++++ THE DATA

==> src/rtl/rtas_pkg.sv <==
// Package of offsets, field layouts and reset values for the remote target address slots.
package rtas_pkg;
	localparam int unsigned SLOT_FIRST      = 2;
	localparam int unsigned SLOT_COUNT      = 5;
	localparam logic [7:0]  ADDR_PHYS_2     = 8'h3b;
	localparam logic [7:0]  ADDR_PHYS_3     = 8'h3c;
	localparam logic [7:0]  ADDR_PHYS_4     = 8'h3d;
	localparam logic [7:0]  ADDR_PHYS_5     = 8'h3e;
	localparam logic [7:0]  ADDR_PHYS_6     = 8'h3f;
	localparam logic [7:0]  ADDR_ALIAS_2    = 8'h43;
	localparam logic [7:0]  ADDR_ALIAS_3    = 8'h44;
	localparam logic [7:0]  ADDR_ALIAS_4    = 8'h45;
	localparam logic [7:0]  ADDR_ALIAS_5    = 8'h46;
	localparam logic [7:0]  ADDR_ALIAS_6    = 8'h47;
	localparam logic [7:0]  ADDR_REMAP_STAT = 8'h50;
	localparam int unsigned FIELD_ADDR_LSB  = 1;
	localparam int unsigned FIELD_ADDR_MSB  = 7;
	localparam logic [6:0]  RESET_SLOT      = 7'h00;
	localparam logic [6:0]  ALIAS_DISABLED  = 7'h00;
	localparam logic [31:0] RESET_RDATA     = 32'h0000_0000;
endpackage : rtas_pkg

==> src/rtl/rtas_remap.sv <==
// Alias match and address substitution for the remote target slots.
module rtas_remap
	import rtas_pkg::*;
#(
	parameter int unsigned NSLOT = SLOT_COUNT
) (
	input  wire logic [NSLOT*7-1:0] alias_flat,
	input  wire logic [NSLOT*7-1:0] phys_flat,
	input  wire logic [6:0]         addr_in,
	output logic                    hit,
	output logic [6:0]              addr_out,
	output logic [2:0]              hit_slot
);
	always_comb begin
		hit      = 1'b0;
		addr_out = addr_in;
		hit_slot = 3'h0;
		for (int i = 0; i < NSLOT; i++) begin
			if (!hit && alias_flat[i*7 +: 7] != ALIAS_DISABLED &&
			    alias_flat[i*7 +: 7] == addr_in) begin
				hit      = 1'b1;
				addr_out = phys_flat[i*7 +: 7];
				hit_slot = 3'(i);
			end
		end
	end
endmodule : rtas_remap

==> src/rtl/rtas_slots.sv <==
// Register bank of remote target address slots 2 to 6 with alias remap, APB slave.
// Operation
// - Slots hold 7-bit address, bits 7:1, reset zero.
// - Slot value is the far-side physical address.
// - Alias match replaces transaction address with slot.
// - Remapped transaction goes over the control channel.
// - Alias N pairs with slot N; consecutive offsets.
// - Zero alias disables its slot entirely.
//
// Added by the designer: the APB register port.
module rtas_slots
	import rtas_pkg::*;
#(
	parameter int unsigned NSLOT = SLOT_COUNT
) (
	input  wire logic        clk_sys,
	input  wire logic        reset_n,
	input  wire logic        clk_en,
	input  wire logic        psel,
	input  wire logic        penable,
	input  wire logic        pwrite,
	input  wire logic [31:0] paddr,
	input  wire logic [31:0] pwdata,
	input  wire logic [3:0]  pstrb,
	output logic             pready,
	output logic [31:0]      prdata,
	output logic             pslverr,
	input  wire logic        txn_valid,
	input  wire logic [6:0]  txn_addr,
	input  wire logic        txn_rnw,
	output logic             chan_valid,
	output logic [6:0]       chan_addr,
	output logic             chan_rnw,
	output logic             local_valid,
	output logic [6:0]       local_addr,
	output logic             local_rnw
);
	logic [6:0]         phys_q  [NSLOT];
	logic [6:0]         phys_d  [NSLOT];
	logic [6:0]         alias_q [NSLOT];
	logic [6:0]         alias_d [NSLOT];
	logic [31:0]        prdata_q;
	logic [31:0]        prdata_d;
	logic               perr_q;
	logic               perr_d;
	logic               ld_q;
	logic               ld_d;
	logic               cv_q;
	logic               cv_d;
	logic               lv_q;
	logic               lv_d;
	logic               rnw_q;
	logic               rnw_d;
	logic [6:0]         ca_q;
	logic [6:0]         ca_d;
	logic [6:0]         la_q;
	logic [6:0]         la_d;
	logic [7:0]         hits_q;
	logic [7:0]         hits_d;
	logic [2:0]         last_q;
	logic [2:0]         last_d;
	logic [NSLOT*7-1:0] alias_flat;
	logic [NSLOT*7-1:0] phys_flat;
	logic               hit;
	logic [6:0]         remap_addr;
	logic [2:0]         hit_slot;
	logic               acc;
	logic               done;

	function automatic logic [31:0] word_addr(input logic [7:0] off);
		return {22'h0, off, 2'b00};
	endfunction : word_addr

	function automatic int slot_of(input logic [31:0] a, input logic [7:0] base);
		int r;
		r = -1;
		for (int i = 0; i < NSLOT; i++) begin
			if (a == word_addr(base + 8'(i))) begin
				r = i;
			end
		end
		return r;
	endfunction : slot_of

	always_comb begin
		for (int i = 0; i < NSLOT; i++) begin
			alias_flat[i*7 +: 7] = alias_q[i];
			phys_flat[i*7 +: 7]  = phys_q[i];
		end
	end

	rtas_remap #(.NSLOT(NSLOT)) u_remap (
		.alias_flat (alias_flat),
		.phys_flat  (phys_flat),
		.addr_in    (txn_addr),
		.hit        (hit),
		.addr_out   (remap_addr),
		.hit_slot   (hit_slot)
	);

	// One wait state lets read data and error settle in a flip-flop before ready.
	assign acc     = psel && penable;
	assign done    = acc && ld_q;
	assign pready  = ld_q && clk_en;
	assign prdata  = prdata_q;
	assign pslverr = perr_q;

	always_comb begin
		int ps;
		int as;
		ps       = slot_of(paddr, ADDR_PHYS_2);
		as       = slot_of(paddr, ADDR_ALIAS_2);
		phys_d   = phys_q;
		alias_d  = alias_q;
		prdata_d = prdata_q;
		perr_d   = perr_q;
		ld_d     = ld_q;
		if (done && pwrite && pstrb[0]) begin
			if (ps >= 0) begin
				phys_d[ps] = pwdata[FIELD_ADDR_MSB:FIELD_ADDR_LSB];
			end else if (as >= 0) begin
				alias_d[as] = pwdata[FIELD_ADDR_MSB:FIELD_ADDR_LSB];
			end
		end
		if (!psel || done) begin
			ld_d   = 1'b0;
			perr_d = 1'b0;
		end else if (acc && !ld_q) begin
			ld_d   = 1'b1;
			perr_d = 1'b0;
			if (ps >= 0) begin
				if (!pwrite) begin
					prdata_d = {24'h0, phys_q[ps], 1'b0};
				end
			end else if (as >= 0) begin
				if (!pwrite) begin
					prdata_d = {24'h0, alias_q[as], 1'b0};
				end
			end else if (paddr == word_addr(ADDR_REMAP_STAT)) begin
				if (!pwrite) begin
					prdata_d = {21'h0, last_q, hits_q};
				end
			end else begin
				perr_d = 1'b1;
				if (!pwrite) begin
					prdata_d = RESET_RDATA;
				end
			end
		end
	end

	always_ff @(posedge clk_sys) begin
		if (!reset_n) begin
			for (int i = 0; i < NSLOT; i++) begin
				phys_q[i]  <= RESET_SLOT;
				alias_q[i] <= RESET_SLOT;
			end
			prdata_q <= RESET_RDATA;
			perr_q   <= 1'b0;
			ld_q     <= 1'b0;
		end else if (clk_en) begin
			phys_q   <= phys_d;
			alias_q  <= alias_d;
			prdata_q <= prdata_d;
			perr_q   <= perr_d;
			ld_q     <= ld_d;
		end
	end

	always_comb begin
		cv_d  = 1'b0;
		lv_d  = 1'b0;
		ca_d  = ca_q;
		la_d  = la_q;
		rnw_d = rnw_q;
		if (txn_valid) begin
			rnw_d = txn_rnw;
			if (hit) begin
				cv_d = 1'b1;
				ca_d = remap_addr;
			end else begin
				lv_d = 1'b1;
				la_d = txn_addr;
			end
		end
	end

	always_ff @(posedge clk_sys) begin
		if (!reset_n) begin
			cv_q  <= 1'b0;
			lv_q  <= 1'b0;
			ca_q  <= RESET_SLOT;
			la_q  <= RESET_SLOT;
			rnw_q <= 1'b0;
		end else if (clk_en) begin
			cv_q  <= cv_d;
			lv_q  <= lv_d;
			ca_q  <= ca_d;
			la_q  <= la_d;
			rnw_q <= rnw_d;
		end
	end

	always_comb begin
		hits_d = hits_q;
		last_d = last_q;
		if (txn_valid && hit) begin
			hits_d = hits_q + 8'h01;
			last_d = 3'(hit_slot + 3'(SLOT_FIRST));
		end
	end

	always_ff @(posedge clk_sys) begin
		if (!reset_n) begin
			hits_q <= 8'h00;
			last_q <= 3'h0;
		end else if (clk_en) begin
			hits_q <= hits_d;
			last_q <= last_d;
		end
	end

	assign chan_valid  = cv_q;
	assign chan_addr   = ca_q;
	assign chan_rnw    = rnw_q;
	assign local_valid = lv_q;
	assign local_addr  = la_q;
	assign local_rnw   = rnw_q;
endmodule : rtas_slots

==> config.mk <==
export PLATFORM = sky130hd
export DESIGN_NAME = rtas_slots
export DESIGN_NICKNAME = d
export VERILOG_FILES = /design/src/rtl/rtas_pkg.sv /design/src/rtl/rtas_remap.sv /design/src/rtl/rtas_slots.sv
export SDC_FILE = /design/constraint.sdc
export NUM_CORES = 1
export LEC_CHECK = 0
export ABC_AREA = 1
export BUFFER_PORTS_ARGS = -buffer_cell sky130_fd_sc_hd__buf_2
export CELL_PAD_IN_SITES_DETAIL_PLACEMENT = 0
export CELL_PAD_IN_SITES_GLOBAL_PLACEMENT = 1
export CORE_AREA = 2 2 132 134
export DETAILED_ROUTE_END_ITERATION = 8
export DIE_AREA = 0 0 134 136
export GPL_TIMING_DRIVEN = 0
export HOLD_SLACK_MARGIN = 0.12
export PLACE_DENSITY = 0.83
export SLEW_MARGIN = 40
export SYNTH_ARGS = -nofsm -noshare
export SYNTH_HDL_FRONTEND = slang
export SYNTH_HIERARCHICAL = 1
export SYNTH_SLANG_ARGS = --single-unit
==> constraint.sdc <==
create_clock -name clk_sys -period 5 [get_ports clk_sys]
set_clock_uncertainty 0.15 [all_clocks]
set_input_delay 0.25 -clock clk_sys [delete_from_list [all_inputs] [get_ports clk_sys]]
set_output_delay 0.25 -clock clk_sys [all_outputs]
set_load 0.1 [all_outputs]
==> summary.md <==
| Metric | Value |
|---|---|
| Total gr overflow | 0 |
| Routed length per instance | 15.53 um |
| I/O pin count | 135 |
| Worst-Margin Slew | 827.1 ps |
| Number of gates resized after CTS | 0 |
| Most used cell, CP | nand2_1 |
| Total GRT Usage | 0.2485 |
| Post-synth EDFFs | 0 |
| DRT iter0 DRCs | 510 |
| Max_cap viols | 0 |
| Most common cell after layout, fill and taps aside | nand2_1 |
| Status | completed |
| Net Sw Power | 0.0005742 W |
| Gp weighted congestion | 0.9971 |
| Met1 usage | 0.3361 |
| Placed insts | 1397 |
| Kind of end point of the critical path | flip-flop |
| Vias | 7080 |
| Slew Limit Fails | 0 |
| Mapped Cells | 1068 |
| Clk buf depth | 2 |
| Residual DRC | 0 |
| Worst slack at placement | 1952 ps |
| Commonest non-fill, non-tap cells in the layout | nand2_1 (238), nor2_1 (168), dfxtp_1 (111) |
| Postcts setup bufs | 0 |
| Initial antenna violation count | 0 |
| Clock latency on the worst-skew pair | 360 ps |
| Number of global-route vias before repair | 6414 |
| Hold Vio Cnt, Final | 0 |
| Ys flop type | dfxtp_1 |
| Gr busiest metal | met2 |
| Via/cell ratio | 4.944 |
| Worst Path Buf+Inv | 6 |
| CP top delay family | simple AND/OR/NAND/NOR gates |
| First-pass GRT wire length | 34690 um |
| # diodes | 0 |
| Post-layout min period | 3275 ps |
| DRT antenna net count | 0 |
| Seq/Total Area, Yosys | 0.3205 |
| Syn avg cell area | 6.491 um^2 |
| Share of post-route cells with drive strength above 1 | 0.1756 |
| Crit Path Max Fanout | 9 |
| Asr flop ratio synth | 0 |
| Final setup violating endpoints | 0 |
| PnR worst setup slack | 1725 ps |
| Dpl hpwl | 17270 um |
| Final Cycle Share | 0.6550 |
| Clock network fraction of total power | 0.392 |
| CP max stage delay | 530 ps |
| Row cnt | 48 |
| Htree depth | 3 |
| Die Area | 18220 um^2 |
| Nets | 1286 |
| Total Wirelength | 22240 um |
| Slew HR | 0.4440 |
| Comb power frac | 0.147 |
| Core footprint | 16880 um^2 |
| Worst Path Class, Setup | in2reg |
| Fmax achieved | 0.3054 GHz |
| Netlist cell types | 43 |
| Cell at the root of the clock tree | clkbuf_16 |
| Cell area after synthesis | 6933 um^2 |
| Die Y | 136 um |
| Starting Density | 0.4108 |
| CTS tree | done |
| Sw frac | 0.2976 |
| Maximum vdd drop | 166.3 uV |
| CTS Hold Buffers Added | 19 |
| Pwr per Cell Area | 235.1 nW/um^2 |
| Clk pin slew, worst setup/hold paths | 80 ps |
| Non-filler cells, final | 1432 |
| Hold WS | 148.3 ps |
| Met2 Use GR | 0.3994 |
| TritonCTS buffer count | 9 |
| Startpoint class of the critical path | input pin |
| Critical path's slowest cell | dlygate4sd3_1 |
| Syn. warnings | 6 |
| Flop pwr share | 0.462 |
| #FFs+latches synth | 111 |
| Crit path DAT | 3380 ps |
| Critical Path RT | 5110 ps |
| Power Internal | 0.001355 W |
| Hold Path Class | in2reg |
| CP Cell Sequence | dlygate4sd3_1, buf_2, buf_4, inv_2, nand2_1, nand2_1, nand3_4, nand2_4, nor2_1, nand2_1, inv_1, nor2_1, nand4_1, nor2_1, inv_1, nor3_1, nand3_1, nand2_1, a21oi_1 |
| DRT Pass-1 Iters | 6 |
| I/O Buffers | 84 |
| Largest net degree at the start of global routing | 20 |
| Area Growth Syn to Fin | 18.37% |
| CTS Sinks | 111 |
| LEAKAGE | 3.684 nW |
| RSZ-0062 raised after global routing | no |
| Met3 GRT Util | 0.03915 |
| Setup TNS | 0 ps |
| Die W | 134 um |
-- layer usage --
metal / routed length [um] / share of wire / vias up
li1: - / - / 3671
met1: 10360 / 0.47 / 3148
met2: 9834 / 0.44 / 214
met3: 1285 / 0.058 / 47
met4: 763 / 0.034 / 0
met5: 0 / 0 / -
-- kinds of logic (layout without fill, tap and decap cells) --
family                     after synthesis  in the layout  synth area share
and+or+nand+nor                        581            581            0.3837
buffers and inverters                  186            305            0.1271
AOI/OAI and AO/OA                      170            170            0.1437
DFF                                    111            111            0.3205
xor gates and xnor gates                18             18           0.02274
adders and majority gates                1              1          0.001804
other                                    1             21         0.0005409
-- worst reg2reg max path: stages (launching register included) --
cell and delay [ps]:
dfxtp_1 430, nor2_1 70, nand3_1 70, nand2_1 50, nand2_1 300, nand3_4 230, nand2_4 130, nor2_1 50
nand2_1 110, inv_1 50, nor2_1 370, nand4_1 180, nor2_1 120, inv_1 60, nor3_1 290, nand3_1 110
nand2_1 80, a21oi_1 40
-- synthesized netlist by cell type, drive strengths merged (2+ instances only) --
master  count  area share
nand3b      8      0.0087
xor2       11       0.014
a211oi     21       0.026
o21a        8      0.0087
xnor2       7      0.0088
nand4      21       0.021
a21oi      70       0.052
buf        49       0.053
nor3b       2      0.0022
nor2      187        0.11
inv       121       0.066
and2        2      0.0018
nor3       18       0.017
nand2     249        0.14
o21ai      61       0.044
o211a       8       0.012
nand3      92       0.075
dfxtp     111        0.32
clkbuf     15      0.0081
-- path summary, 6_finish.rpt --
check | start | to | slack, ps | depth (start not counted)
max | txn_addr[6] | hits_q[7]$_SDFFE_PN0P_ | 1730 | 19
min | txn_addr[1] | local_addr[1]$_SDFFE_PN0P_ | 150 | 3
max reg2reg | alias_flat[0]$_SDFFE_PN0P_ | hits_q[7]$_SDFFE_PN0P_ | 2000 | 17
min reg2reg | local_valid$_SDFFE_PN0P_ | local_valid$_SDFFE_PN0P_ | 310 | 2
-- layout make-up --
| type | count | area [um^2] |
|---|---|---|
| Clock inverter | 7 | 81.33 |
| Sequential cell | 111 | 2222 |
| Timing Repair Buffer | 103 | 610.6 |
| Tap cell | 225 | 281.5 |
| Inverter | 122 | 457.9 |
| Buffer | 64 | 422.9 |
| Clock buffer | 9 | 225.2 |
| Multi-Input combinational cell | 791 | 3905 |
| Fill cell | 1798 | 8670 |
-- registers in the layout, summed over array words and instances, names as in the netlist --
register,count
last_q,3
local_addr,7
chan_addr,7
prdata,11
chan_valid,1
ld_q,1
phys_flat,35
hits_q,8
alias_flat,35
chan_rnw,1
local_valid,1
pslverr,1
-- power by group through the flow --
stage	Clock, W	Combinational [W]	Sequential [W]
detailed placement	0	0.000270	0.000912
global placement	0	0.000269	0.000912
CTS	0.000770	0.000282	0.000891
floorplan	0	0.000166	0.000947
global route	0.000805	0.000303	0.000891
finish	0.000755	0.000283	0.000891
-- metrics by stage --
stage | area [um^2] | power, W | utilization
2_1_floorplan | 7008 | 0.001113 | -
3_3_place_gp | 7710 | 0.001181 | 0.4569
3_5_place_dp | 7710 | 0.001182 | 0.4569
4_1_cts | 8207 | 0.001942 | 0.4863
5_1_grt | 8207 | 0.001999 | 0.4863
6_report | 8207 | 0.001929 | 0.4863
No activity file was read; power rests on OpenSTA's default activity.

++++++++

#### WHAT TO PRODUCE:
The lines to copy are those above that contain "remote".

#### ANSWER TO THIS PROBLEM:
// Package of offsets, field layouts and reset values for the remote target address slots.
// Alias match and address substitution for the remote target slots.
// Register bank of remote target address slots 2 to 6 with alias remap, APB slave.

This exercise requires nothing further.